中文摘要：

目的为了评价BCG初免-单次重组腺病毒Ad5-CEAB加强的免疫策略诱导小鼠产生的免疫效应。方法在前期工作的基础上,制备并纯化获得了高滴度的重组腺病毒Ad5-CEAB,然后以小鼠为动物模型,采用BCG初免-Ad5-CEAB加强的异源初免-加强的免疫策略对动物进行免疫,通过测定小鼠淋巴细胞抗原刺激液中IL-12和IFN-γ的含量,测定小鼠血清IgG抗体含量以及小鼠肺盥洗液中sIgA的浓度来评价BCG初免-单次重组腺病毒Ad5-CEAB加强免疫策略的免疫效应。结果 BCG初免-Ad5-CEAB加强免疫后,经抗原刺激后的小鼠淋巴细胞会分泌高水平的IL-12和IFN-γ,这两种细胞因子的浓度均显著高于对照组。BCG初免-Ad5-CEAB加强后,还可以有效的刺激小鼠分泌IgG抗体,血清IgG抗体浓度显著高于对照组。另外,小鼠肺盥洗液中sIgA的浓度也显著高于对照组。

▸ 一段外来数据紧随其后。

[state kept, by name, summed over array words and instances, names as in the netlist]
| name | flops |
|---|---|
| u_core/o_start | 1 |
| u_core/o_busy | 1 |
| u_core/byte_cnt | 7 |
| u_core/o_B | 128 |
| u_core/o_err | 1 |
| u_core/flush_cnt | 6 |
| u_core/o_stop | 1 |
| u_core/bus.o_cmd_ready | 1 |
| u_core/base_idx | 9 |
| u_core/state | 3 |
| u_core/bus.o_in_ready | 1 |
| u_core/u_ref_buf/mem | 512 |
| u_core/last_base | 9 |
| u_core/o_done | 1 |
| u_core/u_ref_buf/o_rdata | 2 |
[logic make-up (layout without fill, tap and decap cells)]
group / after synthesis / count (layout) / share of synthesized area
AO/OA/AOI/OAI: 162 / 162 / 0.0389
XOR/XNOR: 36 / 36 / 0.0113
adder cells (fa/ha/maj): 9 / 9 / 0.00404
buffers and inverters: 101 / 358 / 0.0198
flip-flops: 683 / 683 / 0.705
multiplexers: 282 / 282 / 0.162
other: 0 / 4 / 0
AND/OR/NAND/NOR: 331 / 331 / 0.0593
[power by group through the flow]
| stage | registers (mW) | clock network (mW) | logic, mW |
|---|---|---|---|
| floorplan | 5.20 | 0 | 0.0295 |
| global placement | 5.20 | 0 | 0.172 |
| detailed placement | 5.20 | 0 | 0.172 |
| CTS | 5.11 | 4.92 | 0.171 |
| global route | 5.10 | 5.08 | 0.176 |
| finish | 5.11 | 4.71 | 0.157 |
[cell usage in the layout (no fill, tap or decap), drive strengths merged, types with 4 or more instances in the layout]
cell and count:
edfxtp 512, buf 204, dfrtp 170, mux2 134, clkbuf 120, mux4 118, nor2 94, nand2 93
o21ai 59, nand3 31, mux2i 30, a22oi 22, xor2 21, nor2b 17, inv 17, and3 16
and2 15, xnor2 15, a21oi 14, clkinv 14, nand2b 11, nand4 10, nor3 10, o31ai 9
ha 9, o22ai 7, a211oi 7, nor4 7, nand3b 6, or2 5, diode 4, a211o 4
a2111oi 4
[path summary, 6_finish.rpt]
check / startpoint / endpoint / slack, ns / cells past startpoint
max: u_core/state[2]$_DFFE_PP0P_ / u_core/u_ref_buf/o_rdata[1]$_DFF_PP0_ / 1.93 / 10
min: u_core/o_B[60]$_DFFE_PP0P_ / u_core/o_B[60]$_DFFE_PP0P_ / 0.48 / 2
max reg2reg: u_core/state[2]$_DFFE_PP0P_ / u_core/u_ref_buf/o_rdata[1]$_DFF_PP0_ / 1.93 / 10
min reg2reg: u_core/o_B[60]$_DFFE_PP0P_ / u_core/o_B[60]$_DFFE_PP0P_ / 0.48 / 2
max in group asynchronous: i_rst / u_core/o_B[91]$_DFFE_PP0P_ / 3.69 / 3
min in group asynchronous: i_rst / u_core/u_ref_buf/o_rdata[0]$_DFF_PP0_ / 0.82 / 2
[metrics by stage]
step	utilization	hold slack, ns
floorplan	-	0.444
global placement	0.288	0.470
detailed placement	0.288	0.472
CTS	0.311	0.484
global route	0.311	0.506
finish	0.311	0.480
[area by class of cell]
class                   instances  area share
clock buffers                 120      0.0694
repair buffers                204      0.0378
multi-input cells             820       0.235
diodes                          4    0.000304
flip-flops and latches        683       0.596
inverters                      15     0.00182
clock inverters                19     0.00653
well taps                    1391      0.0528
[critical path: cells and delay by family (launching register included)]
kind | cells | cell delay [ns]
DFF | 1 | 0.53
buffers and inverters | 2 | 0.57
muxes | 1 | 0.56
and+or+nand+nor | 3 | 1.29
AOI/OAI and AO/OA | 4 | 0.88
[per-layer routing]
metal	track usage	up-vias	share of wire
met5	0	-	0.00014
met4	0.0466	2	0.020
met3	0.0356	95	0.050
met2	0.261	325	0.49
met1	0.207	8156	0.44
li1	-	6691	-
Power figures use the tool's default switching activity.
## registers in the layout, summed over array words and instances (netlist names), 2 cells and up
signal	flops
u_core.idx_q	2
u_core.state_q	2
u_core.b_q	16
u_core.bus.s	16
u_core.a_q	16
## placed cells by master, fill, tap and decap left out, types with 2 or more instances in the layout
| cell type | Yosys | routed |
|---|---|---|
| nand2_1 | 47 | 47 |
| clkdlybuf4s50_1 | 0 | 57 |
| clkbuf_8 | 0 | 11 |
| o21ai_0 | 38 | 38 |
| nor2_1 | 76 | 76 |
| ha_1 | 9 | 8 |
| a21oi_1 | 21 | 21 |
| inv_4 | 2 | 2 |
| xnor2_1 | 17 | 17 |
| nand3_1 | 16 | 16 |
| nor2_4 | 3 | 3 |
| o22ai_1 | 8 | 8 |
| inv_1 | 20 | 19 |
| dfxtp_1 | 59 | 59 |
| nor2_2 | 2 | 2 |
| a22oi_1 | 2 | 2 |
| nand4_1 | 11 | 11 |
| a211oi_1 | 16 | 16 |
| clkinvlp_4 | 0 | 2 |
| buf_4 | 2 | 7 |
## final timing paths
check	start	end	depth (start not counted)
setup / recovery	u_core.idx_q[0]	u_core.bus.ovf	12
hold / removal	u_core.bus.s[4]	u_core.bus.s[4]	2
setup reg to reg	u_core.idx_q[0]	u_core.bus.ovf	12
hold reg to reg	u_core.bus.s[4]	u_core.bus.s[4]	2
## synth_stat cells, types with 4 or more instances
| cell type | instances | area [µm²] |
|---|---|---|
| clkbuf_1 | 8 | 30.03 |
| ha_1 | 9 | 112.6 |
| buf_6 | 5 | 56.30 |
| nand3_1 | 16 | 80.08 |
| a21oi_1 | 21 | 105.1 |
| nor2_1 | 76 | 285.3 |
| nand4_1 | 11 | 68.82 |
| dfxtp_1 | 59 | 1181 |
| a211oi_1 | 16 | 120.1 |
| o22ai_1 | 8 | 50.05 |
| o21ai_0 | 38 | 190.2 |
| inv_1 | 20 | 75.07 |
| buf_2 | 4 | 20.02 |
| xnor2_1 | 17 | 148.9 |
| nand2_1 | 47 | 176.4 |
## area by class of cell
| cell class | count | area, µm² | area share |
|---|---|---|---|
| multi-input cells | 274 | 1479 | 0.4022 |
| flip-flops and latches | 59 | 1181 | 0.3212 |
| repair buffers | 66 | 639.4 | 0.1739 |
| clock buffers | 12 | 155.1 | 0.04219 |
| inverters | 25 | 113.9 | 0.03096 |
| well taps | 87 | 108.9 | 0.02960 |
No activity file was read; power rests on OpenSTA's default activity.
File: src/rtl/prime_job_ctrl.sv
`default_nettype none
// ============================================================================
//  Module   : prime_job_ctrl
//  Purpose  : Bus-mapped sequencer for an external iterative primality engine.
//             A job write of A walks candidates 2,3,4,... through the engine
//             until A primes have been found. The block records the last prime
//             (W), the number found, a status code and a small result FIFO.
//             The prime counts of completed jobs are summed onto gpio_out.
//  Ports    : clk, n_reset      - clock, asynchronous active-low reset
//             saddress/srd/swr  - bus address and level strobes (edge-detected)
//             sdata_in/out      - bus write data / registered read data
//             eng_start/cand    - start pulse and candidate to the engine
//             eng_ready/done/is_prime - engine handshake and result
//             gpio_out          - {16'h0, running sum of primes found}
//             irq               - one-cycle pulse on completion/abort/error
//  Revision : 1.0 - initial release
// ============================================================================
module prime_job_ctrl #(
    parameter int FIFO_DEPTH  = 8,
    parameter int ENG_TIMEOUT = 1024
) (
    input  logic        clk,
    input  logic        n_reset,
    input  logic [15:0] saddress,
    input  logic        srd,
    input  logic        swr,
    input  logic [31:0] sdata_in,
    output logic [31:0] sdata_out,
    output logic        eng_start,
    output logic [31:0] eng_cand,
    input  logic        eng_ready,
    input  logic        eng_done,
    input  logic        eng_is_prime,
    output logic [31:0] gpio_out,
    output logic        irq
);

    localparam int PTR_W = $clog2(FIFO_DEPTH);
    localparam int CNT_W = PTR_W + 1;
    localparam int TMO_W = $clog2(ENG_TIMEOUT + 1);

    localparam logic [CNT_W-1:0] c_FIFO_FULL = CNT_W'(FIFO_DEPTH);
    localparam logic [TMO_W-1:0] c_TMO_LAST  = TMO_W'(ENG_TIMEOUT - 1);

    localparam logic [1:0] c_ST_IDLE  = 2'd0;
    localparam logic [1:0] c_ST_ISSUE = 2'd1;
    localparam logic [1:0] c_ST_WAIT  = 2'd2;
    localparam logic [1:0] c_ST_DONE  = 2'd3;

    localparam logic [1:0] c_S_IDLE  = 2'd0;
    localparam logic [1:0] c_S_BUSY  = 2'd1;
    localparam logic [1:0] c_S_DONE  = 2'd2;
    localparam logic [1:0] c_S_FAIL  = 2'd3;

    localparam logic [15:0] c_ADDR_JOB  = 16'h0100;
    localparam logic [15:0] c_ADDR_CTL  = 16'h0104;
    localparam logic [15:0] c_ADDR_W    = 16'h0110;
    localparam logic [15:0] c_ADDR_STAT = 16'h0120;
    localparam logic [15:0] c_ADDR_FIFO = 16'h0130;
    localparam logic [15:0] c_ADDR_FND  = 16'h0140;

    // ------------------------------------------------------------------
    // State
    // ------------------------------------------------------------------
    logic [1:0]       state_q, state_d;
    logic [31:0]      a_q, a_d;
    logic [31:0]      w_q, w_d;
    logic [31:0]      found_q, found_d;
    logic [31:0]      cand_q, cand_d;
    logic [1:0]       s_q, s_d;
    logic             err_q, err_d;
    logic             ovf_q, ovf_d;
    logic [15:0]      gpio_q, gpio_d;
    logic             irq_q, irq_d;
    logic             start_q, start_d;
    logic [TMO_W-1:0] tmo_q, tmo_d;
    logic [31:0]      rdata_q, rdata_d;
    logic             srd_q, swr_q;
    logic [PTR_W-1:0] wptr_q, wptr_d;
    logic [PTR_W-1:0] rptr_q, rptr_d;
    logic [CNT_W-1:0] cnt_q, cnt_d;
    logic [31:0]      fifo_mem [FIFO_DEPTH];

    // ------------------------------------------------------------------
    // Bus decode and event qualification
    // ------------------------------------------------------------------
    logic        w_rd_fire, w_wr_fire;
    logic        w_wr_job, w_abort, w_clear;
    logic        w_busy, w_abort_act;
    logic        w_done, w_hit;
    logic        w_fifo_full, w_pop, w_push, w_push_drop;
    logic [31:0] w_found_post;

    assign w_rd_fire = srd & ~srd_q;
    assign w_wr_fire = swr & ~swr_q;
    assign w_wr_job  = w_wr_fire && (saddress == c_ADDR_JOB);
    assign w_abort   = w_wr_fire && (saddress == c_ADDR_CTL) && sdata_in[0];
    assign w_clear   = w_wr_fire && (saddress == c_ADDR_CTL) && sdata_in[1];

    assign w_busy      = (state_q == c_ST_ISSUE) || (state_q == c_ST_WAIT);
    assign w_abort_act = w_abort & w_busy;
    // An abort in the same cycle as a result discards the result.
    assign w_done      = eng_done && (state_q == c_ST_WAIT) && !w_abort_act;
    assign w_hit       = w_done & eng_is_prime;
    assign w_found_post = eng_is_prime ? (found_q + 32'd1) : found_q;

    assign w_fifo_full = (cnt_q == c_FIFO_FULL);
    assign w_pop       = w_rd_fire && (saddress == c_ADDR_FIFO) && (cnt_q != '0);
    // A pop in the same cycle frees a slot, so a full FIFO still accepts the push.
    assign w_push      = w_hit && !w_clear && (!w_fifo_full || w_pop);
    assign w_push_drop = w_hit && !w_clear && w_fifo_full && !w_pop;

    // ------------------------------------------------------------------
    // Process 1: state register
    // ------------------------------------------------------------------
    always_ff @(posedge clk or negedge n_reset) begin
        if (!n_reset) begin
            state_q <= c_ST_IDLE;
            a_q     <= '0;
            w_q     <= '0;
            found_q <= '0;
            cand_q  <= '0;
            s_q     <= c_S_IDLE;
            err_q   <= 1'b0;
            ovf_q   <= 1'b0;
            gpio_q  <= '0;
            irq_q   <= 1'b0;
            start_q <= 1'b0;
            tmo_q   <= '0;
            rdata_q <= '0;
            srd_q   <= 1'b0;
            swr_q   <= 1'b0;
            wptr_q  <= '0;
            rptr_q  <= '0;
            cnt_q   <= '0;
        end else begin
            state_q <= state_d;
            a_q     <= a_d;
            w_q     <= w_d;
            found_q <= found_d;
            cand_q  <= cand_d;
            s_q     <= s_d;
            err_q   <= err_d;
            ovf_q   <= ovf_d;
            gpio_q  <= gpio_d;
            irq_q   <= irq_d;
            start_q <= start_d;
            tmo_q   <= tmo_d;
            rdata_q <= rdata_d;
            srd_q   <= srd;
            swr_q   <= swr;
            wptr_q  <= wptr_d;
            rptr_q  <= rptr_d;
            cnt_q   <= cnt_d;
        end
    end

    // FIFO storage has no reset; occupancy is tracked by the pointers.
    always_ff @(posedge clk) begin
        if (w_push) begin
            fifo_mem[wptr_q] <= cand_q;
        end
    end

    // ------------------------------------------------------------------
    // Process 2: next-state and datapath
    // ------------------------------------------------------------------
    always_comb begin
        state_d = state_q;
        a_d     = a_q;
        w_d     = w_q;
        found_d = found_q;
        cand_d  = cand_q;
        s_d     = s_q;
        err_d   = err_q;
        ovf_d   = ovf_q;
        gpio_d  = gpio_q;
        irq_d   = 1'b0;
        start_d = 1'b0;
        tmo_d   = tmo_q;
        rdata_d = rdata_q;
        wptr_d  = wptr_q;
        rptr_d  = rptr_q;
        cnt_d   = cnt_q;

        // Job register only accepts writes while idle.
        if (w_wr_job) begin
            if (state_q == c_ST_IDLE) begin
                a_d = sdata_in;
            end else begin
                err_d = 1'b1;
            end
        end

        case (state_q)
            c_ST_IDLE: begin
                if (w_wr_job) begin
                    if (sdata_in != 32'd0) begin
                        cand_d  = 32'd2;
                        found_d = '0;
                        w_d     = '0;
                        err_d   = 1'b0;
                        s_d     = c_S_BUSY;
                        state_d = c_ST_ISSUE;
                    end else begin
                        s_d     = c_S_DONE;
                        w_d     = '0;
                        found_d = '0;
                        irq_d   = 1'b1;
                    end
                end
            end
            c_ST_ISSUE: begin
                if (w_abort_act) begin
                    s_d     = c_S_FAIL;
                    irq_d   = 1'b1;
                    state_d = c_ST_IDLE;
                end else if (eng_ready) begin
                    start_d = 1'b1;
                    tmo_d   = '0;
                    state_d = c_ST_WAIT;
                end
            end
            c_ST_WAIT: begin
                if (w_abort_act) begin
                    s_d     = c_S_FAIL;
                    irq_d   = 1'b1;
                    state_d = c_ST_IDLE;
                end else if (w_done) begin
                    if (eng_is_prime) begin
                        w_d     = cand_q;
                        found_d = w_found_post;
                    end
                    if (w_found_post == a_q) begin
                        state_d = c_ST_DONE;
                    end else if (cand_q == 32'hFFFF_FFFF) begin
                        // Candidate space exhausted before reaching the target.
                        err_d   = 1'b1;
                        s_d     = c_S_FAIL;
                        irq_d   = 1'b1;
                        state_d = c_ST_IDLE;
                    end else begin
                        cand_d  = cand_q + 32'd1;
                        state_d = c_ST_ISSUE;
                    end
                end else if (tmo_q == c_TMO_LAST) begin
                    err_d   = 1'b1;
                    s_d     = c_S_FAIL;
                    irq_d   = 1'b1;
                    state_d = c_ST_IDLE;
                end else begin
                    tmo_d = tmo_q + TMO_W'(1);
                end
            end
            c_ST_DONE: begin
                s_d     = c_S_DONE;
                gpio_d  = gpio_q + found_q[15:0];
                irq_d   = 1'b1;
                state_d = c_ST_IDLE;
            end
            default: begin
                state_d = c_ST_IDLE;
            end
        endcase

        // Result FIFO; clear overrides a concurrent push.
        if (w_clear) begin
            wptr_d = '0;
            rptr_d = '0;
            cnt_d  = '0;
            ovf_d  = 1'b0;
        end else begin
            if (w_push) begin
                wptr_d = wptr_q + PTR_W'(1);
            end
            if (w_pop) begin
                rptr_d = rptr_q + PTR_W'(1);
            end
            cnt_d = cnt_q + CNT_W'(w_push) - CNT_W'(w_pop);
            if (w_push_drop) begin
                ovf_d = 1'b1;
            end
        end

        // Read data is captured on the strobe edge and held until the next read.
        if (w_rd_fire) begin
            case (saddress)
                c_ADDR_W:    rdata_d = w_q;
                c_ADDR_STAT: rdata_d = {16'h0, 8'(cnt_q), 2'b00, ovf_q, err_q, 2'b00, s_q};
                c_ADDR_FIFO: rdata_d = (cnt_q != '0) ? fifo_mem[rptr_q] : 32'd0;
                c_ADDR_FND:  rdata_d = found_q;
                default:     rdata_d = 32'd0;
            endcase
        end
    end

    // ------------------------------------------------------------------
    // Process 3: outputs
    // ------------------------------------------------------------------
    always_comb begin
        eng_start = start_q;
        eng_cand  = cand_q;
        irq       = irq_q;
        gpio_out  = {16'h0, gpio_q};
        sdata_out = rdata_q;
    end

endmodule
`default_nettype wire

File: config.mk
export PLATFORM = sky130hd
export DESIGN_NAME = prime_job_ctrl
export DESIGN_NICKNAME = d
export VERILOG_FILES = /design/src/rtl/prime_job_ctrl.sv
export SDC_FILE = /design/constraint.sdc
export NUM_CORES = 1
export LEC_CHECK = 0
export BUFFER_PORTS_ARGS = -buffer_cell sky130_fd_sc_hd__buf_2
export CORE_MARGIN = 2
export CORE_UTILIZATION = 45
export CTS_BUF_LIST = sky130_fd_sc_hd__clkbuf_4
export CTS_CLUSTER_DIAMETER = 150
export DETAILED_ROUTE_END_ITERATION = 7
export HOLD_SLACK_MARGIN = 0.05
export SKIP_CTS_REPAIR_TIMING = 1
export SYNTH_ARGS = -nofsm -noshare
export SYNTH_HDL_FRONTEND = slang
export SYNTH_SLANG_ARGS = --single-unit
File: constraint.sdc
create_clock -name clk -period 7.58 [get_ports clk]
set_input_delay 0 -clock clk [delete_from_list [all_inputs] [get_ports clk]]
set_output_delay 0 -clock clk [all_outputs]
set_load 0.005 [all_outputs]
# [After elaboration in Yosys (flattened, before gate mapping)]
# Memories as Yosys holds them, arrays and structs flattened.
# Cells that the tools add are included.
[word_totals] mem_count=1 ff_bits=207 ramBits=256 word_cells=169
[memory_table] memory="fifo_mem" depth=8 width=32 rd=1 rd_ports_with_merged_regs=0 wr=1 line="82" rtl="logic [31:0] fifo_mem [FIFO_DEPTH];"
[op_classes] n_reduce_logical=32 mux=75 bitwise=6 eq_ne=29 add_sub_neg=8
[op_table] operator="32-bit two-way mux" n=15
[op_table] operator="32-bit one-hot mux with 2 select lines" n=3
[op_table] operator="32-bit one-hot mux with 4 select lines" n=1
[op_table] operator="16-bit by 9-bit == test with 1-bit output, second input constant" n=6
[op_table] operator="32-bit by 1-bit adder with 32-bit output, second input constant" n=2
[op_table] operator="11-bit two-way mux" n=5
[op_table] operator="32-bit == test" n=1
[op_table] operator="32-bit == test, second input constant" n=1
[op_table] operator="2-bit two-way mux" n=16
[op_table] operator="32-bit nonzero test" n=1
[op_table] operator="1-bit two-way mux" n=25
[op_table] operator="2-bit != test, second input constant" n=11
[op_table] operator="11-bit one-hot mux with 2 select lines" n=1
[op_table] operator="16-bit adder" n=1
[op_table] operator="2-bit one-hot mux with 4 select lines" n=2
[op_table] operator="1-bit logical AND" n=12
[op_table] operator="3-bit two-way mux" n=4
[op_table] operator="11-bit by 1-bit adder with 11-bit output, second input constant" n=1
[op_table] operator="11-bit by 10-bit == test with 1-bit output, second input constant" n=1
[op_table] operator="5-bit AND reduction" n=2
[op_table] operator="2-bit nonzero test" n=5
[op_table] operator="4-bit by 3-bit != test with 1-bit output, second input constant" n=2
[op_table] operator="7-bit AND reduction" n=1
[op_table] operator="3-bit by 1-bit adder with 3-bit output, second input constant" n=2
[op_table] operator="other kinds (20)" n=29

# [Depth between registers and ports, before layout]
# Gate-level depths: netlist of run 1.
[depth] depth_word=13 depth_mapped=17

# [Least setup slack after synthesis of run 1]
# OpenSTA, ideal clock, no wires.
[synth_path] kind="register to register" from="register cnt_q[2]" to="memory fifo_mem[4][0] (enable)" t_arrival_ns=5.238 path_slack_ns=1.829 setup_ns=0.513 synth_period_minus_slack_ns=5.751 stages_incl_launch_ff=12 cell_sequence="dfrtp_1 inv_1 ha_1 nand2_1 nand4_1 or2_2 clkbuf_1 o211ai_1 and3_1 clkbuf_1 nand2b_1 nor4b_1"
[synth_via] elab_chain_len=6 elab_cells_between_ends=8 cone_classes="1 x eq/ne; 2 x mux; 5 x reduce/logical"
[synth_rtl] element="from (decl)" line="81" rtl="logic [CNT_W-1:0] cnt_q, cnt_d;"
[synth_rtl] element="from (signal assigned)" line="154" rtl="cnt_q <= cnt_d;"
[synth_rtl] element="4-bit == test / 4-bit nonzero test (equally long branches)" line="107, 108"
[synth_rtl] element="1-bit logical NOT / 1-bit logical AND (equally long branches)" line="110, 108"
[synth_rtl] element="1-bit logical OR (*)" line="110" rtl="assign w_push = w_hit && !w_clear && (!w_fifo_full || w_pop);"
[synth_rtl] element="1-bit logical AND (*)" line="110"
[synth_rtl] element="1-bit two-way mux (*)" line="160" rtl="if (w_push) begin"
[synth_rtl] element="1-bit two-way mux (implied by the code) (*)" line="161" rtl="fifo_mem[wptr_q] <= cand_q;"
[synth_rtl] element="to (decl)" line="82"
# Mark *: on every way between the ends. The rest lies on a longest branch, timed or not.

# [Worst setup path after layout of run 1]
[layout_path] from="input port saddress[11]" to="register found_q[26]"
[layout_via] elab_chain_len=8 elab_cells_between_ends=12 cone_classes="5 x eq/ne; 1 x bitwise; 6 x reduce/logical"
[layout_rtl] element="from (decl)" line="24" rtl="input logic [15:0] saddress,"
[layout_rtl] element="16-bit by 9-bit == test with 1-bit output" line="97" rtl="assign w_abort = w_wr_fire && (saddress == c_ADDR_CTL) && sdata_in[0];"
[layout_rtl] element="1-bit logical AND (2 in a row)" line="97"
[layout_rtl] element="1-bit bitwise AND" line="101" rtl="assign w_abort_act = w_abort & w_busy;"
[layout_rtl] element="1-bit logical NOT" line="103" rtl="assign w_done = eng_done && (state_q == c_ST_WAIT) && !w_abort_act;"
[layout_rtl] element="1-bit logical AND" line="103"
[layout_rtl] element="2-bit != test (no line)"
[layout_rtl] element="5-bit AND reduction (no line) (*)"
[layout_rtl] element="to (signal assigned)" line="140" rtl="found_q <= found_d;"
[layout_rtl] element="to (decl)" line="68" rtl="logic [31:0] found_q, found_d;"
# Marks and branches as above.
# A chain may end at the register's enable or synchronous reset.

==> results of run 1 <==
[cells by family (layout without fill, tap and decap cells)]
logic type	Yosys count	after routing	share of synthesized area, %
compound gates	285	285	8.51
xor+xnor	79	79	3.26
fa+ha+maj	33	33	2.02
buf+inv	146	496	3.18
flops	463	463	60.6
mux	148	148	11.1
other cells	1	17	0.0177
simple gates	491	491	11.3
[critical path, cell delays in order]
cell,delay [ps]
sky130_fd_sc_hd__dlygate4sd3_1,540
sky130_fd_sc_hd__buf_2,120
sky130_fd_sc_hd__nor4b_1,250
sky130_fd_sc_hd__dlygate4sd3_1,610
sky130_fd_sc_hd__nand3_1,90
sky130_fd_sc_hd__dlygate4sd3_1,590
sky130_fd_sc_hd__nor3_1,410
sky130_fd_sc_hd__nand3_1,360
sky130_fd_sc_hd__and3_1,320
sky130_fd_sc_hd__o22ai_1,730
sky130_fd_sc_hd__buf_4,290
sky130_fd_sc_hd__inv_1,180
sky130_fd_sc_hd__nand3_1,800
sky130_fd_sc_hd__or3_1,200
sky130_fd_sc_hd__o21ai_0,70
[metrics by stage]
stage          area [sq um]  total power (W)  instances
5_1_grt               24900          0.00606       2619
3_3_place_gp          22400          0.00362       2311
4_1_cts               24000          0.00580       2530
3_5_place_dp          22400          0.00364       2311
2_1_floorplan         21300          0.00337       1661
6_report              24900          0.00576       2619
[power by group through the flow]
| stage | sequential [W] | clock [W] | combinational, W |
|---|---|---|---|
| floorplan | 0.00288 | 0 | 0.000484 |
| global placement | 0.00293 | 0 | 0.000687 |
| detailed placement | 0.00293 | 0 | 0.000702 |
| CTS | 0.00288 | 0.00221 | 0.000705 |
| global route | 0.00290 | 0.00235 | 0.000813 |
| finish | 0.00289 | 0.00214 | 0.000739 |
[layer usage]
layer	vias up	wire (microns)	global-route usage, %
met4	0	1550	8.72
met2	553	27300	35.9
met5	-	0	0
met1	7421	24700	31.9
met3	88	4370	4.95
li1	6795	-	-
[path summary, 6_finish.rpt]
check	start	end	slack [ps]	depth (start not counted)
max in group asynchronous	n_reset	found_q[1]$_DFFE_PN0P_	6420	4
max	saddress[11]	found_q[26]$_DFFE_PN0P_	2740	15
min in group asynchronous	n_reset	gpio_q[6]$_DFFE_PN0P_	310	4
min	saddress[6]	sdata_out[11]$_DFFE_PN0P_	90	6
min reg2reg	sdata_out[10]$_DFFE_PN0P_	sdata_out[10]$_DFFE_PN0P_	480	2
max reg2reg	found_q[6]$_DFFE_PN0P_	eng_cand[11]$_DFFE_PN0P_	2980	10
[registers in the layout, indices dropped and copies added (netlist names), 2 cells and up]
signal and count:
a_q 32, found_q 32, fifo_mem 256, tmo_q 11, cnt_q 4, eng_cand 32
s_q 2, wptr_q 3, state_q 2, rptr_q 3, gpio_q 16, w_q 32
sdata_out 32
[placed cells by master (no fill, tap or decap), types with 34 or more instances in the layout]
master and count:
sky130_fd_sc_hd__xnor2_1 46, sky130_fd_sc_hd__mux2i_1 35, sky130_fd_sc_hd__dlygate4sd3_1 87, sky130_fd_sc_hd__dfrtp_1 204, sky130_fd_sc_hd__o21ai_0 122, sky130_fd_sc_hd__nand2_1 180
sky130_fd_sc_hd__mux2_2 48, sky130_fd_sc_hd__nand3_1 34, sky130_fd_sc_hd__mux4_2 64, sky130_fd_sc_hd__nor2_1 92, sky130_fd_sc_hd__buf_2 135, sky130_fd_sc_hd__clkbuf_4 178
sky130_fd_sc_hd__edfxtp_1 256
[final cells by class]
class | instances | area share (%)
diodes | 1 | 0.0101
clock buffers | 178 | 5.38
clock inverters | 41 | 0.846
inverters | 32 | 0.483
multi-input cells | 1052 | 31.4
flip-flops and latches | 463 | 51.8
well taps | 607 | 3.06
repair buffers | 245 | 7.03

结论采用BCG初免-单次Ad5-CEAB加强的异源初免-加强的免疫策略能够有效的刺激小鼠产生较强的免疫应答反应。

英文摘要：

Tuberculosis（TB）remains an enormous health burden worldwide.To date,Mycobacterium bovis Bacillus Calmette Guerin（BCG）is the unique anti-TB vaccine available for humans,which provides an important but limited protection from the Mycobacterium tuberculosis（Mtb）infection.It is therefore an urgent need to develop better vaccines and vaccination strategies to prevent the spread of Mtb infection.Heterologous prime-boost vaccination strategies using both BCG and novel anti-TB vaccines have been demonstrated to induce robust immune responses than BCG alone.We have previously demonstrated that a recombinant adenoviral vector Ad5-CEAB co-expressing CFP10,ESAT6,Ag85 Aand Ag85Bof Mtb was able to induce robust antigen-specific immune responses in mice.In the present study,we examined immunological effects of Ad5-CEAB in the mice primed with BCG and boosted with a single dose of the virus via an intranasal route.Results demonstrated that this vaccination strategy could effectively induce strong antigen-specific mucosal and humoral immune responses.These immune responses were characterized with an increased productions of cytokines（IL-12 and IFN-γ）,increased concentration of secretary IgA（sIgA）in bronchoalveolar lavage fluid（BALF）and serum IgG in mice in comparison with mice in BCG group.These data suggested that the regimen of BCG prime-single dose of Ad5-CEAB boosted strategy was novel for inducing antigen-specific immune responses in response to Mtb antigens in vivo,which warrants for further development of adenoviral-based vaccine against Mtb infection.